Kähler moduli stabilization in semirealistic magnetized orbifold models KÄHLER MODULI STABILIZATION in SEMIREALISTIC ABE et al.

Hiroyuki Abe, Tatsuo Kobayashi, Keigo Sumita, Shohei Uemura

    Research output: Contribution to journalArticle

    4 Citations (Scopus)

    Abstract

    We study Kähler moduli stabilizations in semirealistic magnetized D-brane models based on Z2×Z2′ toroidal orbifolds. In type IIB compactifications, 3-form fluxes can stabilize the dilaton and complex structure moduli fields, but there remain some massless closed string moduli fields, Kähler moduli. The magnetic fluxes generate Fayet-Iliopoulos terms, which can fix ratios of Kähler moduli. On top of that, we consider D-brane instanton effects to stabilize them in concrete D-brane models and investigate the brane configurations to confirm that the moduli fields can be stabilized successfully.

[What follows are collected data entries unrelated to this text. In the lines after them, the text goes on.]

--- src/rtl/instruction_fetch.sv ---
// Instruction fetch stage: PC, cache word pointer and instruction FIFO.
// Redirects flush the FIFO and drop the response that follows.
module instruction_fetch #(
   parameter logic [31:0] RESET_PC    = 32'h0000_0000,
   parameter int          QUEUE_DEPTH = 4,
   localparam int         AW          = $clog2(QUEUE_DEPTH),
   localparam int         CW          = AW + 1
) (
   input  logic                clk,
   input  logic                reset,
   instruction_fetch_if.master bus,
   output logic [CW-1:0]       queueCount
);

   localparam logic [1:0] FETCH  = 2'd0;
   localparam logic [1:0] HOLD   = 2'd1;
   localparam logic [1:0] SETTLE = 2'd2;

   localparam logic [31:0]   PC_INIT = {RESET_PC[31:2], 2'b00};
   localparam logic [CW-1:0] FULL    = CW'(QUEUE_DEPTH);

   logic [1:0]    state;
   logic [1:0]    state_nxt;
   logic [31:0]   pc;
   logic [AW-1:0] head;
   logic [AW-1:0] tail;
   logic [CW-1:0] count;
   logic [CW-1:0] count_nxt;
   logic          valid;
   logic          push;
   logic          pop;

   logic [31:0] mem_data [QUEUE_DEPTH];
   logic [31:0] mem_pc   [QUEUE_DEPTH];

   assign valid = (count != '0);
   assign push  = (state == FETCH) && bus.fetchSuccess && !bus.redirect;
   assign pop   = valid && bus.instReady && !bus.redirect;

   assign bus.fetchPtr  = {2'b00, pc[31:2]};
   assign bus.instValid = valid;
   assign bus.instData  = valid ? mem_data[head] : '0;
   assign bus.instPc    = valid ? mem_pc[head] : '0;
   assign queueCount    = count;

   // occupancy after this edge, ignoring redirect flush
   always_comb begin
      count_nxt = count;
      unique case ({push, pop})
         2'b10:   count_nxt = count + CW'(1);
         2'b01:   count_nxt = count - CW'(1);
         default: count_nxt = count;
      endcase
   end

   // fetch control: stall when full, skip one response after a redirect
   always_comb begin
      state_nxt = state;
      unique case (state)
         FETCH: if (push && count_nxt == FULL) state_nxt = HOLD;
         HOLD:  if (pop) state_nxt = FETCH;
         SETTLE: state_nxt = FETCH;
         default: state_nxt = FETCH;
      endcase
   end

   // pc, FIFO pointers and state; redirect beats push and pop
   always_ff @(posedge clk or posedge reset) begin
      if (reset) begin
         state <= FETCH;
         pc    <= PC_INIT;
         head  <= '0;
         tail  <= '0;
         count <= '0;
      end else if (bus.redirect) begin
         state <= SETTLE;
         pc    <= {bus.redirectPc[31:2], 2'b00};
         head  <= '0;
         tail  <= '0;
         count <= '0;
      end else begin
         state <= state_nxt;
         count <= count_nxt;
         if (push) begin
            pc   <= pc + 32'd4;
            tail <= tail + AW'(1);
         end
         if (pop) head <= head + AW'(1);
      end
   end

   // FIFO storage; contents are only visible while counted valid
   always_ff @(posedge clk) begin
      if (push) begin
         mem_data[tail] <= bus.fetchData;
         mem_pc[tail]   <= pc;
      end
   end

endmodule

In this paper, we treat two types of D-brane models. One is based on D9-brane systems respecting the Pati-Salam model. The other is realized in a D7-brane system breaking the Pati-Salam gauge group. We find suitable configurations where the D-brane instantons can stabilize the moduli fields within both types of D-brane models, explaining an origin of a small constant term of the superpotential, which is a key ingredient for successful moduli stabilizations.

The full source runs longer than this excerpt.